О том, как живет ее золовка, Рылеевой сообщал ее поверенный Федор Миллер. К сожалению, эти письма охватывают лишь период с 1827 по 1828 год; о дальнейшей жизни сестры поэта до ее смерти в 1858 году сведений нет.

Но и по письмам Миллера можно сделать вывод, что Крылова обреталась в крайней нужде и много болела. Поверенный писал: «Какою же болезнию была одержима, того сказать Вам не умею и, может быть, согрешу, ежели по догадкам бывшие недуги ее назову подозрительными». Зимой 1828 года она «не заметила на мостках сгнившую и покрытую снегом доску, ступила на нее, доска обрушилась, — А[нна] Ф[едоровна] упала, больно ушиблась и разбила себе поясницу, лечилась и не могла целый месяц выходить со двора»{189}.

Судьба Анны Федоровны — одна из главных тем переписки Миллера и Натальи Михайловны. Миллер, исполненный сострадания к всеми покинутой, больной и беспомощной женщине, пытался смягчить сердце своей поручительницы, помирить ее с родственницей. Он долго и терпеливо объяснял вдове поэта, что в поведении Крыловой виновата не она, а некие «худые люди», призывал посочувствовать родственнице, убеждал, что та давно раскаялась: «Вчера я был у нее; она сделалась скромна, тиха и очень благодарит за посещения мои и участие, которое принимаю в жалком ее положении, и мне думается, что она без лицемерия тоскует о причиненных ею Вам огорчениях, приносит покаяние и просит у Вас прощения»{190}.

Письма Рылеевой Миллеру не сохранились, но по содержанию ответных посланий видно, что ее раздражали постоянные напоминания о судьбе родственницы. Наталья Михайловна запрещала своему поверенному давать золовке деньги и принимать какое бы то ни было участие в ее судьбе. Она последовала совету мужа — выдала Крыловой доверенность на ведение киевских дел и больше не хотела слышать о ее существовании.

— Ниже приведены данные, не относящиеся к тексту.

--- src/hw/tcb_pkg.sv ---
// Purpose: constants for the timer block control, interrupt mask and clock select logic
// Assumes: 8-bit byte address, 32-bit register data, three channels
// Notes: offsets are byte addresses of aligned words
package tcb_pkg;
	localparam int TCB_CHANS = 3;
	localparam int TCB_EVT_W = 8;
	localparam int TCB_MODE_W = 6;
	localparam int TCB_PRE_W = 7;
	// per-channel offsets, channel n adds n times the stride
	localparam logic [7:0] TCB_CHAN_STRIDE = 8'h40;
	localparam logic [7:0] TCB_CHAN_STATUS_OFS = 8'h20;
	localparam logic [7:0] TCB_IRQ_ENABLE_OFS = 8'h24;
	localparam logic [7:0] TCB_IRQ_DISABLE_OFS = 8'h28;
	localparam logic [7:0] TCB_IRQ_MASK_OFS = 8'h2C;
	// block-wide offsets
	localparam logic [7:0] TCB_BLOCK_CONTROL_OFS = 8'hC0;
	localparam logic [7:0] TCB_BLOCK_MODE_OFS = 8'hC4;
	localparam logic [7:0] TCB_CAPABILITY_OFS = 8'hF8;
	localparam logic [7:0] TCB_REVISION_OFS = 8'hFC;
	// field positions
	localparam int TCB_SYNC_BIT = 0;
	localparam int TCB_SEL0_POS = 0;
	localparam int TCB_SEL1_POS = 2;
	localparam int TCB_SEL2_POS = 4;
	localparam int TCB_UPDOWN_BIT = 8;
	localparam int TCB_BRIDGE_BIT = 9;
	localparam int TCB_VARIANT_POS = 16;
	localparam int TCB_DIV2_BIT = 0;
	localparam int TCB_DIV8_BIT = 2;
	localparam int TCB_DIV32_BIT = 4;
	localparam int TCB_DIV128_BIT = 6;
	// reset values and constants
	localparam logic [TCB_EVT_W-1:0] TCB_MASK_RST = 8'h00;
	localparam logic [TCB_EVT_W-1:0] TCB_PEND_RST = 8'h00;
	localparam logic [TCB_MODE_W-1:0] TCB_MODE_RST = 6'h00;
	localparam logic [7:0] TCB_COUNTER_WIDTH = 8'h10;
	// external clock selector codes
	localparam logic [1:0] TCB_XSEL_PIN = 2'h0;
	localparam logic [1:0] TCB_XSEL_NONE = 2'h1;
	localparam logic [1:0] TCB_XSEL_IO_LO = 2'h2;
	localparam logic [1:0] TCB_XSEL_IO_HI = 2'h3;
	// channel clock source codes: 0..4 internal, 5..7 external inputs
	localparam logic [2:0] TCB_CSEL_EXT0 = 3'h5;
	localparam logic [2:0] TCB_CSEL_EXT1 = 3'h6;
	localparam logic [2:0] TCB_CSEL_EXT2 = 3'h7;
	typedef struct packed {
		logic [TCB_CHANS-1:0][TCB_EVT_W-1:0] mask;
		logic [TCB_CHANS-1:0][TCB_EVT_W-1:0] pend;
		logic [TCB_MODE_W-1:0] mode;
		logic [TCB_PRE_W-1:0] pre;
		logic [4:0] tclk;
		logic [2:0] xc;
		logic [TCB_CHANS-1:0] chclk;
		logic sync;
		logic irq;
		logic [31:0] rdata;
	} tcb_state_t;
endpackage : tcb_pkg

--- src/hw/tcb_block.sv ---
// Purpose: timer block interrupt masks, software sync, clock routing, id registers
// Assumes: register port strobes are one cycle wide and never overlap
// Notes: channel engines live outside; they feed events in and take clocks out
`timescale 1ns/1ps
module tcb_block
	import tcb_pkg::*;
#(
	parameter logic UPDOWN_PRESENT = 1'b0,
	parameter logic BRIDGE_PB_HSB = 1'b0,
	// arbitrary value
	parameter logic [11:0] MODULE_VERSION = 12'h100,
	// arbitrary value
	parameter logic [3:0] MODULE_VARIANT = 4'h0
)
(
	input wire logic clk_sys,
	input wire logic rst_n,
	input wire logic [7:0] reg_addr,
	input wire logic [31:0] reg_wdata,
	input wire logic reg_wr,
	input wire logic reg_rd,
	output logic [31:0] reg_rdata,
	input wire logic [TCB_EVT_W-1:0] chan0_event,
	input wire logic [TCB_EVT_W-1:0] chan1_event,
	input wire logic [TCB_EVT_W-1:0] chan2_event,
	input wire logic ext_clock_pin_zero,
	input wire logic ext_clock_pin_one,
	input wire logic ext_clock_pin_two,
	input wire logic chan0_io_a,
	input wire logic chan1_io_a,
	input wire logic chan2_io_a,
	input wire logic internal_slow_clock,
	input wire logic [2:0] chan0_clk_sel,
	input wire logic [2:0] chan1_clk_sel,
	input wire logic [2:0] chan2_clk_sel,
	output logic external_clock_input_zero,
	output logic external_clock_input_one,
	output logic external_clock_input_two,
	output logic [4:0] timer_clock,
	output logic chan0_clock,
	output logic chan1_clock,
	output logic chan2_clock,
	output logic sync_trigger,
	output logic timer_irq
);

////////////////////////////////////////////////////////////////////////////////
// helpers

function automatic logic [7:0] chan_ofs(input int n, input logic [7:0] ofs);
	chan_ofs = ofs + 8'(n) * TCB_CHAN_STRIDE;
endfunction : chan_ofs

function automatic logic ext_route(input logic [1:0] sel, input logic pin,
	input logic io_lo, input logic io_hi);
	case (sel)
		TCB_XSEL_PIN: ext_route = pin;
		TCB_XSEL_IO_LO: ext_route = io_lo;
		TCB_XSEL_IO_HI: ext_route = io_hi;
		default: ext_route = 1'b0;
	endcase
endfunction : ext_route

function automatic logic clk_pick(input logic [2:0] sel, input logic [4:0] tclk,
	input logic [2:0] xc);
	case (sel)
		TCB_CSEL_EXT0: clk_pick = xc[0];
		TCB_CSEL_EXT1: clk_pick = xc[1];
		TCB_CSEL_EXT2: clk_pick = xc[2];
		default: clk_pick = tclk[sel];
	endcase
endfunction : clk_pick

////////////////////////////////////////////////////////////////////////////////
// reset release

logic rst_meta_n;
logic rst_sync_n;

always_ff @(posedge clk_sys or negedge rst_n)
begin
	if (!rst_n)
	begin
		rst_meta_n <= 1'b0;
		rst_sync_n <= 1'b0;
	end
	else
	begin
		rst_meta_n <= 1'b1;
		rst_sync_n <= rst_meta_n;
	end
end

////////////////////////////////////////////////////////////////////////////////
// state update

tcb_state_t st;
tcb_state_t next_st;
logic [TCB_CHANS-1:0][TCB_EVT_W-1:0] evt;
logic [31:0] cap_word;
logic [31:0] rev_word;

assign evt = {chan2_event, chan1_event, chan0_event};

always_comb
begin
	cap_word = 32'h0000_0000;
	cap_word[7:0] = TCB_COUNTER_WIDTH;
	cap_word[TCB_UPDOWN_BIT] = UPDOWN_PRESENT;
	cap_word[TCB_BRIDGE_BIT] = BRIDGE_PB_HSB;
	rev_word = 32'h0000_0000;
	rev_word[11:0] = MODULE_VERSION;
	rev_word[TCB_VARIANT_POS +: 4] = MODULE_VARIANT;
end

always_comb
begin
	next_st = st;
	next_st.sync = 1'b0;
	next_st.rdata = 32'h0000_0000;
	for (int n = 0; n < TCB_CHANS; n++)
	begin
		// write-one set/clear of the mask
		if (reg_wr && reg_addr == chan_ofs(n, TCB_IRQ_ENABLE_OFS))
			next_st.mask[n] = st.mask[n] | reg_wdata[TCB_EVT_W-1:0];
		if (reg_wr && reg_addr == chan_ofs(n, TCB_IRQ_DISABLE_OFS))
			next_st.mask[n] = st.mask[n] & ~reg_wdata[TCB_EVT_W-1:0];
		// pending flags: read clears, a new event wins
		if (reg_rd && reg_addr == chan_ofs(n, TCB_CHAN_STATUS_OFS))
			next_st.pend[n] = TCB_PEND_RST;
		if (reg_wr && reg_addr == chan_ofs(n, TCB_CHAN_STATUS_OFS))
			next_st.pend[n] = st.pend[n] & ~reg_wdata[TCB_EVT_W-1:0];
		next_st.pend[n] = next_st.pend[n] | evt[n];
		if (reg_rd && reg_addr == chan_ofs(n, TCB_CHAN_STATUS_OFS))
			next_st.rdata[TCB_EVT_W-1:0] = st.pend[n];
		if (reg_rd && reg_addr == chan_ofs(n, TCB_IRQ_MASK_OFS))
			next_st.rdata[TCB_EVT_W-1:0] = st.mask[n];
	end
	if (reg_wr && reg_addr == TCB_BLOCK_CONTROL_OFS)
		next_st.sync = reg_wdata[TCB_SYNC_BIT];
	if (reg_wr && reg_addr == TCB_BLOCK_MODE_OFS)
		next_st.mode = reg_wdata[TCB_MODE_W-1:0];
	if (reg_rd)
	begin
		case (reg_addr)
			TCB_BLOCK_MODE_OFS: next_st.rdata[TCB_MODE_W-1:0] = st.mode;
			TCB_CAPABILITY_OFS: next_st.rdata = cap_word;
			TCB_REVISION_OFS: next_st.rdata = rev_word;
			default: ;
		endcase
	end
	// internal clocks: slow clock input, then bus clock prescaler taps
	next_st.pre = st.pre + 7'h01;
	next_st.tclk[0] = internal_slow_clock;
	next_st.tclk[1] = next_st.pre[TCB_DIV2_BIT];
	next_st.tclk[2] = next_st.pre[TCB_DIV8_BIT];
	next_st.tclk[3] = next_st.pre[TCB_DIV32_BIT];
	next_st.tclk[4] = next_st.pre[TCB_DIV128_BIT];
	// external clock routing
	next_st.xc[0] = ext_route(st.mode[TCB_SEL0_POS +: 2], ext_clock_pin_zero,
		chan1_io_a, chan2_io_a);
	next_st.xc[1] = ext_route(st.mode[TCB_SEL1_POS +: 2], ext_clock_pin_one,
		chan0_io_a, chan2_io_a);
	next_st.xc[2] = ext_route(st.mode[TCB_SEL2_POS +: 2], ext_clock_pin_two,
		chan0_io_a, chan1_io_a);
	// each channel picks its own source
	next_st.chclk[0] = clk_pick(chan0_clk_sel, st.tclk, st.xc);
	next_st.chclk[1] = clk_pick(chan1_clk_sel, st.tclk, st.xc);
	next_st.chclk[2] = clk_pick(chan2_clk_sel, st.tclk, st.xc);
	next_st.irq = |(next_st.pend & next_st.mask);
end

always_ff @(posedge clk_sys or negedge rst_sync_n)
begin
	if (!rst_sync_n)
	begin
		st.mask <= {TCB_MASK_RST, TCB_MASK_RST, TCB_MASK_RST};
		st.pend <= {TCB_PEND_RST, TCB_PEND_RST, TCB_PEND_RST};
		st.mode <= TCB_MODE_RST;
		st.pre <= 7'h00;
		st.tclk <= 5'h00;
		st.xc <= 3'h0;
		st.chclk <= 3'h0;
		st.sync <= 1'b0;
		st.irq <= 1'b0;
		st.rdata <= 32'h0000_0000;
	end
	else
	begin
		st <= next_st;
	end
end

assign reg_rdata = st.rdata;
assign external_clock_input_zero = st.xc[0];
assign external_clock_input_one = st.xc[1];
assign external_clock_input_two = st.xc[2];
assign timer_clock = st.tclk;
assign chan0_clock = st.chclk[0];
assign chan1_clock = st.chclk[1];
assign chan2_clock = st.chclk[2];
assign sync_trigger = st.sync;
assign timer_irq = st.irq;

////////////////////////////////////////////////////////////////////////////////
// checks

mask_set_a: assert property (@(posedge clk_sys) disable iff (!rst_sync_n)
	reg_wr && reg_addr == TCB_IRQ_ENABLE_OFS |=> (st.mask[0] & $past(reg_wdata[7:0]))
	== $past(reg_wdata[7:0]))
	else $error("enable write did not set mask");

mask_clear_a: assert property (@(posedge clk_sys) disable iff (!rst_sync_n)
	reg_wr && reg_addr == TCB_IRQ_DISABLE_OFS |=> (st.mask[0] & $past(reg_wdata[7:0]))
	== 8'h00)
	else $error("disable write did not clear mask");

mask_hold_a: assert property (@(posedge clk_sys) disable iff (!rst_sync_n)
	!reg_wr |=> $stable(st.mask))
	else $error("mask changed without a write");

mask_read_a: assert property (@(posedge clk_sys) disable iff (!rst_sync_n)
	reg_rd && reg_addr == TCB_IRQ_MASK_OFS |=> reg_rdata == {24'h0, $past(st.mask[0])})
	else $error("mask read wrong");

sync_pulse_a: assert property (@(posedge clk_sys) disable iff (!rst_sync_n)
	sync_trigger |-> $past(reg_wr) && $past(reg_addr) == TCB_BLOCK_CONTROL_OFS
	&& $past(reg_wdata[0]))
	else $error("sync without its write");

xc0_route_a: assert property (@(posedge clk_sys) disable iff (!rst_sync_n)
	st.mode[1:0] == TCB_XSEL_NONE && $stable(st.mode) |=> !external_clock_input_zero)
	else $error("input 0 not idle when unrouted");

xc2_route_a: assert property (@(posedge clk_sys) disable iff (!rst_sync_n)
	st.mode[5:4] == TCB_XSEL_IO_HI |=> external_clock_input_two == $past(chan1_io_a))
	else $error("input 2 routing wrong");

cap_read_a: assert property (@(posedge clk_sys) disable iff (!rst_sync_n)
	reg_rd && reg_addr == TCB_CAPABILITY_OFS |=> reg_rdata[7:0] == TCB_COUNTER_WIDTH)
	else $error("counter width wrong");

div2_toggle_a: assert property (@(posedge clk_sys) disable iff (!rst_sync_n)
	timer_clock[1] |=> !timer_clock[1] ##1 timer_clock[1])
	else $error("divide by two clock wrong");

read_clear_a: assert property (@(posedge clk_sys) disable iff (!rst_sync_n)
	reg_rd && reg_addr == TCB_CHAN_STATUS_OFS && chan0_event == 8'h00 |=> st.pend[0] == 8'h00)
	else $error("status read did not clear");

irq_level_a: assert property (@(posedge clk_sys) disable iff (!rst_sync_n)
	!reg_wr && !reg_rd && evt == 24'h000000 |=> $stable(timer_irq))
	else $error("interrupt level moved without a cause");

irq_event_a: assert property (@(posedge clk_sys) disable iff (!rst_sync_n)
	!reg_wr && !reg_rd && |(evt & st.mask) |=> timer_irq)
	else $error("unmasked event did not raise interrupt");

mask_keep_a: assert property (@(posedge clk_sys) disable iff (!rst_sync_n)
	reg_wr && reg_addr == TCB_IRQ_ENABLE_OFS |=> (st.mask[0] & ~$past(reg_wdata[7:0]))
	== ($past(st.mask[0]) & ~$past(reg_wdata[7:0])))
	else $error("enable write changed a bit written as zero");

mask_set1_a: assert property (@(posedge clk_sys) disable iff (!rst_sync_n)
	reg_wr && reg_addr == chan_ofs(1, TCB_IRQ_ENABLE_OFS) |=>
	(st.mask[1] & $past(reg_wdata[7:0])) == $past(reg_wdata[7:0]))
	else $error("enable write did not set mask 1");

mask_clear1_a: assert property (@(posedge clk_sys) disable iff (!rst_sync_n)
	reg_wr && reg_addr == chan_ofs(1, TCB_IRQ_DISABLE_OFS) |=>
	(st.mask[1] & $past(reg_wdata[7:0])) == 8'h00)
	else $error("disable write did not clear mask 1");

mask_read1_a: assert property (@(posedge clk_sys) disable iff (!rst_sync_n)
	reg_rd && reg_addr == chan_ofs(1, TCB_IRQ_MASK_OFS) |=>
	reg_rdata == {24'h0, $past(st.mask[1])})
	else $error("mask 1 read wrong");

mask_read2_a: assert property (@(posedge clk_sys) disable iff (!rst_sync_n)
	reg_rd && reg_addr == chan_ofs(2, TCB_IRQ_MASK_OFS) |=>
	reg_rdata == {24'h0, $past(st.mask[2])})
	else $error("mask 2 read wrong");

read_clear1_a: assert property (@(posedge clk_sys) disable iff (!rst_sync_n)
	reg_rd && reg_addr == chan_ofs(1, TCB_CHAN_STATUS_OFS) && chan1_event == 8'h00 |=>
	st.pend[1] == 8'h00)
	else $error("status 1 read did not clear");

status_read_a: assert property (@(posedge clk_sys) disable iff (!rst_sync_n)
	reg_rd && reg_addr == TCB_CHAN_STATUS_OFS |=> reg_rdata == {24'h0, $past(st.pend[0])})
	else $error("status read wrong");

event_wins_a: assert property (@(posedge clk_sys) disable iff (!rst_sync_n)
	chan0_event != 8'h00 |=> (st.pend[0] & $past(chan0_event)) == $past(chan0_event))
	else $error("event lost against a clear");

xc0_pin_a: assert property (@(posedge clk_sys) disable iff (!rst_sync_n)
	st.mode[1:0] == TCB_XSEL_PIN |=> external_clock_input_zero == $past(ext_clock_pin_zero))
	else $error("input 0 pin routing wrong");

xc0_io1_a: assert property (@(posedge clk_sys) disable iff (!rst_sync_n)
	st.mode[1:0] == TCB_XSEL_IO_LO |=> external_clock_input_zero == $past(chan1_io_a))
	else $error("input 0 channel 1 routing wrong");

xc0_io2_a: assert property (@(posedge clk_sys) disable iff (!rst_sync_n)
	st.mode[1:0] == TCB_XSEL_IO_HI |=> external_clock_input_zero == $past(chan2_io_a))
	else $error("input 0 channel 2 routing wrong");

xc1_pin_a: assert property (@(posedge clk_sys) disable iff (!rst_sync_n)
	st.mode[3:2] == TCB_XSEL_PIN |=> external_clock_input_one == $past(ext_clock_pin_one))
	else $error("input 1 pin routing wrong");

xc1_none_a: assert property (@(posedge clk_sys) disable iff (!rst_sync_n)
	st.mode[3:2] == TCB_XSEL_NONE |=> !external_clock_input_one)
	else $error("input 1 not idle when unrouted");

xc1_io0_a: assert property (@(posedge clk_sys) disable iff (!rst_sync_n)
	st.mode[3:2] == TCB_XSEL_IO_LO |=> external_clock_input_one == $past(chan0_io_a))
	else $error("input 1 channel 0 routing wrong");

xc1_io2_a: assert property (@(posedge clk_sys) disable iff (!rst_sync_n)
	st.mode[3:2] == TCB_XSEL_IO_HI |=> external_clock_input_one == $past(chan2_io_a))
	else $error("input 1 channel 2 routing wrong");

xc2_none_a: assert property (@(posedge clk_sys) disable iff (!rst_sync_n)
	st.mode[5:4] == TCB_XSEL_NONE |=> !external_clock_input_two)
	else $error("input 2 not idle when unrouted");

xc2_io0_a: assert property (@(posedge clk_sys) disable iff (!rst_sync_n)
	st.mode[5:4] == TCB_XSEL_IO_LO |=> external_clock_input_two == $past(chan0_io_a))
	else $error("input 2 channel 0 routing wrong");

chan0_ext_a: assert property (@(posedge clk_sys) disable iff (!rst_sync_n)
	chan0_clk_sel == TCB_CSEL_EXT0 |=> chan0_clock == $past(external_clock_input_zero))
	else $error("channel 0 external source wrong");

chan0_int_a: assert property (@(posedge clk_sys) disable iff (!rst_sync_n)
	chan0_clk_sel == 3'h0 |=> chan0_clock == $past(timer_clock[0]))
	else $error("channel 0 internal source wrong");

sync_fire_a: assert property (@(posedge clk_sys) disable iff (!rst_sync_n)
	reg_wr && reg_addr == TCB_BLOCK_CONTROL_OFS && reg_wdata[TCB_SYNC_BIT] |=> sync_trigger)
	else $error("sync write gave no pulse");

slow_copy_a: assert property (@(posedge clk_sys) disable iff (!rst_sync_n)
	timer_clock[0] == $past(internal_slow_clock))
	else $error("slow clock not passed on");

div8_shape_a: assert property (@(posedge clk_sys) disable iff (!rst_sync_n)
	$rose(timer_clock[2]) |=> timer_clock[2][*3] ##1 !timer_clock[2])
	else $error("divide by eight clock wrong");

cap_flags_a: assert property (@(posedge clk_sys) disable iff (!rst_sync_n)
	reg_rd && reg_addr == TCB_CAPABILITY_OFS |=> reg_rdata[TCB_UPDOWN_BIT] == UPDOWN_PRESENT
	&& reg_rdata[TCB_BRIDGE_BIT] == BRIDGE_PB_HSB)
	else $error("capability flags wrong");

rdata_idle_a: assert property (@(posedge clk_sys) disable iff (!rst_sync_n)
	!reg_rd |=> reg_rdata == 32'h0000_0000)
	else $error("read data outside its cycle");

sync_seen_c: cover property (@(posedge clk_sys) disable iff (!rst_sync_n) sync_trigger);
irq_seen_c: cover property (@(posedge clk_sys) disable iff (!rst_sync_n)
	!timer_irq ##1 timer_irq ##[1:20] !timer_irq);
route_c: cover property (@(posedge clk_sys) disable iff (!rst_sync_n)
	st.mode == 6'h3F);
mask_c: cover property (@(posedge clk_sys) disable iff (!rst_sync_n)
	st.mask[1] == 8'hA5);
race_c: cover property (@(posedge clk_sys) disable iff (!rst_sync_n)
	reg_rd && reg_addr == TCB_CHAN_STATUS_OFS && chan0_event != 8'h00);

endmodule : tcb_block

--- config.mk ---
export PLATFORM = sky130hd
export DESIGN_NAME = tcb_block
export DESIGN_NICKNAME = d
export VERILOG_FILES = /design/src/hw/tcb_pkg.sv /design/src/hw/tcb_block.sv
export SDC_FILE = /design/constraint.sdc
export NUM_CORES = 1
export LEC_CHECK = 0
export BUFFER_PORTS_ARGS = -buffer_cell sky130_fd_sc_hd__clkbuf_2
export CORE_ASPECT_RATIO = 1.4
export CORE_MARGIN = 2
export CORE_UTILIZATION = 51
export DETAILED_ROUTE_END_ITERATION = 8
export PLACE_DENSITY = 0.79
export RECOVER_POWER = 100
export SYNTH_ARGS = -nofsm -noshare
export SYNTH_HDL_FRONTEND = slang
export SYNTH_SLANG_ARGS = --single-unit
--- constraint.sdc ---
create_clock -name clk_sys -period 3.85 [get_ports clk_sys]
set_input_delay 0.77 -clock clk_sys [delete_from_list [all_inputs] [get_ports clk_sys]]
set_output_delay 0.77 -clock clk_sys [all_outputs]
set_load 0.1 [all_outputs]
==> results.toml <==
[outcome]
outcome = "complete, but fails checks"
violations = "capacitance limit, slew limit"

[hold_path]
hp-class = "in -> async"

[logic_synthesis]
yosys-top-cells-area = "dfrtp_1, buf_4, nand4_1"
yosys_warnings = 0
synth-seq-cells = 81
synth_top_cell_area_share_pct = 44.8
synth-edff-count = 0
netlist_instances = 431
synth_area_um2 = 4520
ys_seq_area_share_pct = 44.8
ys_types = 63
syn_area_per_cell_um2 = 10.5
yosys.area.top_type = "dfrtp_1"
async_reset_ff_share_pct = 100
synth_flop_cell = "dfrtp_1"

[worst_setup_path]
critical_path.cell_chain = "clkbuf_2 > clkbuf_1 > inv_1 > buf_4 > o41a_1 > o211ai_1 > o2111ai_1 > nor4_2 > nand4_1"
cp-end-kind = "register"
crit_path_top_delay_cell = "clkbuf_1"
worstPathMaxFanout = 26
cp_slowest_stage_delay_ns = 0.67
cp.required_ns = 4.03
critPathBufInv = 4
critPathLaunchType = "input pin"
arrival_ns = 3.36
critical_path_class = "in -> reg"
cp_top_family = "buffers and inverters"

[cts]
cts_resized = 0
clkLatencyLatePin_ns = 0.34
cts_setup_buffers = 0
cts.sinks = 81
cts_tree = "done"
clockBufferDepth = 2
root_buffer = "clkbuf_16"
cts_buffers = 9
cts_hold_buf = 0
cts_max_level = 3
clk_pin_slew_ns = 0.06

[cells_and_area]
final_cell_mix = "dfrtp_1, clkbuf_2, nand4_1, clkbuf_1, conb_1"
fin_area_um2 = 5080
final_common_cell = "dfrtp_1"
fill_cells = 740
antennaDiodeCount = 0
area_growth_pct = 12.3
fin_util_pct = 59.0
drive_gt1_share_pct = 23.5
fin_nets = 569

[sta]
hold_viol = 0
max_slew_margin_pct = -15.3
clock.fmax_ghz = 0.315
fin_skew_ns = 0.00758
report.final.slew_viol_count = 80
worst_pin_slew_ns = 1.73
period_share_pct = 82.5
fin_ws_ns = 0.674
setup-tns-final_ns = 0
rsz0062_at_grt = "false"
finalSetupViolCount = 0
post-route-min-period_ns = 3.18

[die]
pin_count = 129
die_h_um = 115
die_width_um = 83.6
coreArea_um2 = 8610
start_util_pct = 52.5
dieArea_um2 = 9650
rows = 40

[placement]
globalplace.congestion = 0.903
place_area_um2 = 4800
dp_slack_ns = 0.662
hpwl_mm = 8.84
port_buffers = 81

[drt]
top_layer_used = "met4"
totalWireLength_mm = 12.1
ant_nets = 0
vias_per_cell = 6.41
drc = 0
m1WireLength_mm = 4.55
wl_per_cell_um = 20.3
first_iter_violations = 266
num_vias = 3805
wl_met3_um = 892
routed-wl-met2_mm = 6.18
drtPass1Iterations = 6

[global_route]
grt_pass1_vias = 3706
antenna_found_initial = 0
track_usage_pct = 25.4
gr-total-overflow = 0
grt_pass1_wl_mm = 19.1
grt_max_degree = 80

[power_and_ir_drop]
ir_drop_mv = 0.328
power.density_nw_per_um2 = 421
p_sw_share_pct = 28.6
pwr-share-comb_pct = 14.9
p_int_mw = 1.53
finalPower_mw = 2.14
p_leak_nw = 2.13
p_switching_uw = 611
seqPwrFrac_pct = 42.2
clockPowerShare_pct = 43.0

[run]
cap_violations = 1
## sequential cells by signal, indices dropped and copies added, names as in the netlist
register,cells
st,58
reg_rdata,9
timer_clock,4
chan0_clock,1
chan1_clock,1
chan2_clock,1
external_clock_input_one,1
external_clock_input_two,1
external_clock_input_zero,1
rst_meta_n,1
rst_sync_n,1
sync_trigger,1
timer_irq,1
## per-layer routing
metal  global-route usage [%]  vias up
met5                        0        -
met4                     11.9        0
met3                     5.27       34
met2                     44.1      207
met1                     30.6     1870
li1                         -     1694
## metrics by stage
| stage | cells | hold WS (ns) |
|---|---|---|
| final | 594 | 0.201 |
| after floorplan | 453 | 0.331 |
| after CTS | 594 | 0.199 |
| after global placement | 578 | 0.338 |
| after global routing | 594 | 0.203 |
| after detailed placement | 578 | 0.338 |
## final timing paths
path,start,end,slack (ns),depth (start not counted)
worst max-delay path,reg_addr[3],timer_irq,0.67,9
worst max register to register,st[82],timer_irq,2.02,6
worst min register to register,rst_meta_n,rst_sync_n,0.35,0
worst min-delay path,rst_n,rst_meta_n,0.20,1
min in group clk_sys,rst_meta_n,rst_sync_n,0.35,0
max in group asynchronous,rst_sync_n,st[62],2.07,0
## cell usage after synthesis, drive strengths merged, types with 7 or more instances
library cell  number
inv               21
nor2              11
nand3             13
mux2              12
dfrtp             81
and3               8
buf               45
a221oi             7
a21oi              8
nand2             19
a31o              14
nand4             31
a22oi             14
a22o              17
a31oi             10
clkbuf            26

Миллер, как явствует из писем, постоянно нарушал запрещение Рылеевой и в итоге не дал Анне Федоровне умереть от голода: постоянно снабжал ее деньгами, вещами и продуктами, помогал советами, искал для нее новых учеников. Именно Миллер настоял, чтобы в июне 1831 года ей были отданы 300 рублей — часть пушкинского долга Рылееву{191}.

Момент передачи этих денег он описал в письме Рылеевой: «Когда Орест Михайлович (Сомов, друг Рылеева, столичный литератор. — А Г., О. К,) при довольно продолжительной речи вручил Анне Федоровне деньги и просил от нее в них за свидетельством моим расписки, то она, жалкая, так смешалась, что не знала, как и приняться за нее. — Я ей пересказал, как оную написать, и она писала дрожащею рукою, потом в угодность О[ресту] Михайловичу] приложил и я мое свидетельство. — Не истину ли я Вам доносил, что О[рест] Михайлович] чересчур осторожен. — По принятии им расписки и при прощании говорил он, что пошлет сию расписку к Вам и будет просить о присылке вместо оной расписки Вашей руки в получении присланных г. Пушкиным чрез барона Дельвига денег — хотя и хлопотливо, но слава Богу, О[рест] Михайлович] сдержал, наконец, слово и кончил денежное дело. — Я около получаса пробыл еще у А[нны] Ф[едоровны] и любовался над ее к Вам благодарностию. — Она, бедная, не ожидала сей нечаянной помощи и, по крайнему недостатку, не имея еще должности, крепко горевала о небольшом долге, состоящем в 20 рублях хозяйке за квартиру»{192}.